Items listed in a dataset
=== Section Start ===
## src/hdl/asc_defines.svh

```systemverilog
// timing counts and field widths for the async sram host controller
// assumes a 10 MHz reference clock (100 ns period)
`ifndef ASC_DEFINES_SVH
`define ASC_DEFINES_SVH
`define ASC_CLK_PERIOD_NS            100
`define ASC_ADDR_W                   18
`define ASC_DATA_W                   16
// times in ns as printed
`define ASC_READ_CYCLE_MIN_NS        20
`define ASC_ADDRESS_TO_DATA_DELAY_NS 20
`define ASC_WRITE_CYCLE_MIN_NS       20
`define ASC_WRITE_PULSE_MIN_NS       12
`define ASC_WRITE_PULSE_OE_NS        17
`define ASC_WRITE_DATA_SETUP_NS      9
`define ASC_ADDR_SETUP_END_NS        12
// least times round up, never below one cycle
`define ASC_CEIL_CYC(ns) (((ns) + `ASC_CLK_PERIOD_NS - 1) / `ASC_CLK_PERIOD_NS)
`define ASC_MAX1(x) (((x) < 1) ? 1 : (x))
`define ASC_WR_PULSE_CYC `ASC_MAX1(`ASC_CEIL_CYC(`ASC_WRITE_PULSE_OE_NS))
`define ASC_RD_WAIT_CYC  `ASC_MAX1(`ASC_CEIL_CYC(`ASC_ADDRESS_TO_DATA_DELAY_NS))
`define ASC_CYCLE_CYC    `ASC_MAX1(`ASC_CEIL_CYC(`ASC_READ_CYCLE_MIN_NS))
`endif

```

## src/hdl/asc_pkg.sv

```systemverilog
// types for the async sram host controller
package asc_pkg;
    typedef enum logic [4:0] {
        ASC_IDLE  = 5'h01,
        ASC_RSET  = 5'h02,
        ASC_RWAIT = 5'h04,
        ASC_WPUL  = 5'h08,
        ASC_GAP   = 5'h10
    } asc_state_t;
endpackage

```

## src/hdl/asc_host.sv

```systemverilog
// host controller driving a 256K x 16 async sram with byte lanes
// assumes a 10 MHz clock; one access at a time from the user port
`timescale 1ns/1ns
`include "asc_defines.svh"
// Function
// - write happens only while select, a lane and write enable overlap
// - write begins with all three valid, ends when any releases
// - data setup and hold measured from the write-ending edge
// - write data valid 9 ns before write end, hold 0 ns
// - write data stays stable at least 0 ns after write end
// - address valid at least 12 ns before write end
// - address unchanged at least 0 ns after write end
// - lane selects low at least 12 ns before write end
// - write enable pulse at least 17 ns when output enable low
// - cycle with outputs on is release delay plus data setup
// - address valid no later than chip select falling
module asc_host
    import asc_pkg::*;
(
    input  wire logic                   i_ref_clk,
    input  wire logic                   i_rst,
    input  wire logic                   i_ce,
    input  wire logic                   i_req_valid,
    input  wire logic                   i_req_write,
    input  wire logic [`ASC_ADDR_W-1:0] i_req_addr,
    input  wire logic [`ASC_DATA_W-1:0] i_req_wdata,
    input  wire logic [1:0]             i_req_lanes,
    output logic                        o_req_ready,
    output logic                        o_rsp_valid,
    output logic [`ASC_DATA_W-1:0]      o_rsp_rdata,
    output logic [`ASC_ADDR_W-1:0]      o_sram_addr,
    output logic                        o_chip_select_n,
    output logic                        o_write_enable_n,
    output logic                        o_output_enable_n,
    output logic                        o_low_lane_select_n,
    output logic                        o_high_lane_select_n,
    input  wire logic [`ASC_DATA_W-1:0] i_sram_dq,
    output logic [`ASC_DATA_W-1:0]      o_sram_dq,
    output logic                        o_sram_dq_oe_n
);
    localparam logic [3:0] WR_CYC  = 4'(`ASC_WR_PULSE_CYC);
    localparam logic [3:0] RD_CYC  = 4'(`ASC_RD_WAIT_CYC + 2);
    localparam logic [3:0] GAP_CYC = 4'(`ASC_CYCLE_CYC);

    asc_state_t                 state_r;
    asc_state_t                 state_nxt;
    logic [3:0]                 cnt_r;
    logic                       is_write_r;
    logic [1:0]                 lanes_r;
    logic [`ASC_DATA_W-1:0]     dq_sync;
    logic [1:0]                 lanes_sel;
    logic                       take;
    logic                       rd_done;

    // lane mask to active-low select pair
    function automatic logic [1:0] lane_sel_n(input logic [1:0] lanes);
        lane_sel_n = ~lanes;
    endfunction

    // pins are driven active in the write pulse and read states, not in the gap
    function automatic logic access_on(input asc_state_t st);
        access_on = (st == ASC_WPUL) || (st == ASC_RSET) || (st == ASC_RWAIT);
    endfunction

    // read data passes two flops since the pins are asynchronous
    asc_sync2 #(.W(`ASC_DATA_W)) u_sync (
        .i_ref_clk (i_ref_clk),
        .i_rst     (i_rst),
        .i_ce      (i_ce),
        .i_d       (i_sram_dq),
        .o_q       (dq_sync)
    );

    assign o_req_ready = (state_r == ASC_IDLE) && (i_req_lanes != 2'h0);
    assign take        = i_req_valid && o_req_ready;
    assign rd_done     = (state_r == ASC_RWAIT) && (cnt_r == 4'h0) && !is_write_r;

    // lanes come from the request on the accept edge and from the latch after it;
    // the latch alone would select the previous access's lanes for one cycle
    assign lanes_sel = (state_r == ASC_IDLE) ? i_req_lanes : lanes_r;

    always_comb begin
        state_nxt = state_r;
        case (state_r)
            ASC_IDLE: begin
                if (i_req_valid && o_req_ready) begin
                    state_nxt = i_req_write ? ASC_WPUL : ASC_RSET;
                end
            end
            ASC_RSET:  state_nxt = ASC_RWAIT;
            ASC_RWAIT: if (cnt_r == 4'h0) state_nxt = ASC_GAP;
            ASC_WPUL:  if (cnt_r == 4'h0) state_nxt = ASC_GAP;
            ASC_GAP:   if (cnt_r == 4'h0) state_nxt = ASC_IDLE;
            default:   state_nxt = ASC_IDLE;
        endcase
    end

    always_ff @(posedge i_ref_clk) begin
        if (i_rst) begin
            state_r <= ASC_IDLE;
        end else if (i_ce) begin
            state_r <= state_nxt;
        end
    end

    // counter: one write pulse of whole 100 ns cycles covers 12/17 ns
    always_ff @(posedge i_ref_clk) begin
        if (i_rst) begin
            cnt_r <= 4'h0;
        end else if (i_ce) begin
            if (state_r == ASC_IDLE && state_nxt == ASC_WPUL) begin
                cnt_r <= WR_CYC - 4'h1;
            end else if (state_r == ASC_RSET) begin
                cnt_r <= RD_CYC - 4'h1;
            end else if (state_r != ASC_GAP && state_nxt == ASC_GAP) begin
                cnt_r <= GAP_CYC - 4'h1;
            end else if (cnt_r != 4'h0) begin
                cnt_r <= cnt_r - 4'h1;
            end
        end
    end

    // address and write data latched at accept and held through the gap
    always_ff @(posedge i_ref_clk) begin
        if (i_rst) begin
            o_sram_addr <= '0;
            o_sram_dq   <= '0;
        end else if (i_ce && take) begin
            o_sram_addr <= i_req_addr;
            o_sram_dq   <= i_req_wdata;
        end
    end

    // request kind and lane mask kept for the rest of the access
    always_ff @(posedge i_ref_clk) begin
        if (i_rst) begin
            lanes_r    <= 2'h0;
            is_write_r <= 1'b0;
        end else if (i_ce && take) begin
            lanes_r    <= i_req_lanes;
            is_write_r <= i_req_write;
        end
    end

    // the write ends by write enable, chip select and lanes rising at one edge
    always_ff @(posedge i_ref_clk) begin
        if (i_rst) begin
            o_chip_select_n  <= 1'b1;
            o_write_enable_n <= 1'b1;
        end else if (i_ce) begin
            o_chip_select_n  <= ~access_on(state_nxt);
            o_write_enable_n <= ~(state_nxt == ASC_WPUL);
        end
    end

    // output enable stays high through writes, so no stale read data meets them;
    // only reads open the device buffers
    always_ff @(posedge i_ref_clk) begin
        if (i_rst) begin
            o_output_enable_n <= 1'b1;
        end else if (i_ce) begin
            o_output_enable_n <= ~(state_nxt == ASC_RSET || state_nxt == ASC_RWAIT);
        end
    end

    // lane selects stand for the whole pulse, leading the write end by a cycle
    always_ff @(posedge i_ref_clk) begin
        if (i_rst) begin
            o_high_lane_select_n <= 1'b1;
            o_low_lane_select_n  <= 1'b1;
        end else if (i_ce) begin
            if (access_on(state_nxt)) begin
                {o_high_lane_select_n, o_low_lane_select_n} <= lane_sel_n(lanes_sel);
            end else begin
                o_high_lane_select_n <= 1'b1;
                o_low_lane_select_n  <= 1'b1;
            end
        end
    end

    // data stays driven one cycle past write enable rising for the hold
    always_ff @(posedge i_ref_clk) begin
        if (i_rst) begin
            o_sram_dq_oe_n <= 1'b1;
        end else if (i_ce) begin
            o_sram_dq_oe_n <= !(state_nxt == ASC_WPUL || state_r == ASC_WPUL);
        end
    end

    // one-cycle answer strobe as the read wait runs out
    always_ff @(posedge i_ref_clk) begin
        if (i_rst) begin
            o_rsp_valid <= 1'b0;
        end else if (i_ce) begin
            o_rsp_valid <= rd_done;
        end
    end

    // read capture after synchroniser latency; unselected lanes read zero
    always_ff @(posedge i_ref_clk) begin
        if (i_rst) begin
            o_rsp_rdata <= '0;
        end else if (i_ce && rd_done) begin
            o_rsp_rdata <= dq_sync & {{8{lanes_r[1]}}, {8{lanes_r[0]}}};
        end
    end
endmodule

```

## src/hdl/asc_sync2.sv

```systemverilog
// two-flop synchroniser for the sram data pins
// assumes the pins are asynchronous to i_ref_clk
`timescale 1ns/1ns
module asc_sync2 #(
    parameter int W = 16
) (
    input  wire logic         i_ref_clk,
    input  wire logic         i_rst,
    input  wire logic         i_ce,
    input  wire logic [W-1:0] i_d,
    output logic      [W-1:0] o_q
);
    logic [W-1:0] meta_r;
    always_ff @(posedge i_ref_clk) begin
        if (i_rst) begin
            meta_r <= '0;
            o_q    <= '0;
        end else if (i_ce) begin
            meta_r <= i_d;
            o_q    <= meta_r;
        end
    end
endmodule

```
=== Section End ===
=== Section Start ===
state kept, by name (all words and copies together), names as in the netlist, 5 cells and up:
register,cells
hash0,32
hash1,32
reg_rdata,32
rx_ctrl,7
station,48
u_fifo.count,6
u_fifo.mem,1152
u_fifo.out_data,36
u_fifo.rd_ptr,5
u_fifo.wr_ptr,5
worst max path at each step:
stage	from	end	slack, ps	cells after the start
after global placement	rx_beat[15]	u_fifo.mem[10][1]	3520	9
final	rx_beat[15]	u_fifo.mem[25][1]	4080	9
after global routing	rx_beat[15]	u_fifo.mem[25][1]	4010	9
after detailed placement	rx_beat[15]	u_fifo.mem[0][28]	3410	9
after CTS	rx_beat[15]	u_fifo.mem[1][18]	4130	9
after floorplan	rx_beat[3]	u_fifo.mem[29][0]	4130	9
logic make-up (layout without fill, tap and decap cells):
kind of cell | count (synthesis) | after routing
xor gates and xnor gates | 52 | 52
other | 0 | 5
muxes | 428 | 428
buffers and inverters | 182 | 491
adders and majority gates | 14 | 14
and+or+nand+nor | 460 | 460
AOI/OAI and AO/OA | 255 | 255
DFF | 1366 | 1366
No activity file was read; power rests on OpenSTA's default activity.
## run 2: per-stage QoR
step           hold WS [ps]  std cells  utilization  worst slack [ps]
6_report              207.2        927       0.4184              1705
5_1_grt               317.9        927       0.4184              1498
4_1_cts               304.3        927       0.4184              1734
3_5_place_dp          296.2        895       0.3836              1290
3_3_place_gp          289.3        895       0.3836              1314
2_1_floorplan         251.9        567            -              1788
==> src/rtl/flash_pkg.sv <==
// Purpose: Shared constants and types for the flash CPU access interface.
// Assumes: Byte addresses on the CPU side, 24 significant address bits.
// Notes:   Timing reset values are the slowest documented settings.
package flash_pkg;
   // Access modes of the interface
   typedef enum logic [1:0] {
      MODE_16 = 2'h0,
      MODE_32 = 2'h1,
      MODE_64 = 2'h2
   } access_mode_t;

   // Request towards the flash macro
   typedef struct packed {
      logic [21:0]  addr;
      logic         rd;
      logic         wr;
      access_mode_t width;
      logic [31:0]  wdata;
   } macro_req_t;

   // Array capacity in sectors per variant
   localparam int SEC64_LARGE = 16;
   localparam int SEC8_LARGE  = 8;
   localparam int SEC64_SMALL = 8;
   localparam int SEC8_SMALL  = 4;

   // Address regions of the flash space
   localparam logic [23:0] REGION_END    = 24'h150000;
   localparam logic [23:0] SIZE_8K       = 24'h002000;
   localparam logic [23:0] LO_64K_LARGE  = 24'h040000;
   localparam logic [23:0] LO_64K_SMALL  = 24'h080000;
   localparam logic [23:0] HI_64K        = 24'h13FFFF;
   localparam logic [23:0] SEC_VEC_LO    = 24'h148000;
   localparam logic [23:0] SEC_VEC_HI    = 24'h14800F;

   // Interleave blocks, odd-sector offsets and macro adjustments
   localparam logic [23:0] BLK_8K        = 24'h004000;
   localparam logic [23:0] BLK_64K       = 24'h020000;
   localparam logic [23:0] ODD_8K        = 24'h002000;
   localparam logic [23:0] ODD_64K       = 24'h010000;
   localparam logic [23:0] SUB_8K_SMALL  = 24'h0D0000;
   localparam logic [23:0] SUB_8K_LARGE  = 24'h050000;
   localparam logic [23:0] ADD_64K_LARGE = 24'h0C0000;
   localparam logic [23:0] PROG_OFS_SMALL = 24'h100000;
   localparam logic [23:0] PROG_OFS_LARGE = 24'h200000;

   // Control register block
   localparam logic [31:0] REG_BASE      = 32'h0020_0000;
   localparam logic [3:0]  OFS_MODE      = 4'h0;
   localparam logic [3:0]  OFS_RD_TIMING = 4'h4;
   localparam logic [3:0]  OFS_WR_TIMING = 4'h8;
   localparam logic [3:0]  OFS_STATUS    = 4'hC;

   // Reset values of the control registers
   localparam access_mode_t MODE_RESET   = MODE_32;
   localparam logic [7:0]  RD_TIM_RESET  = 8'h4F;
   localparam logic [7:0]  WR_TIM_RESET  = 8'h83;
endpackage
=== Section End ===
■ **PROBLEM DESCRIPTION**:
Checking each line above, count the ones that hold the word "gates" and state the total alone.

■ **PROBLEM SOLUTION**:
2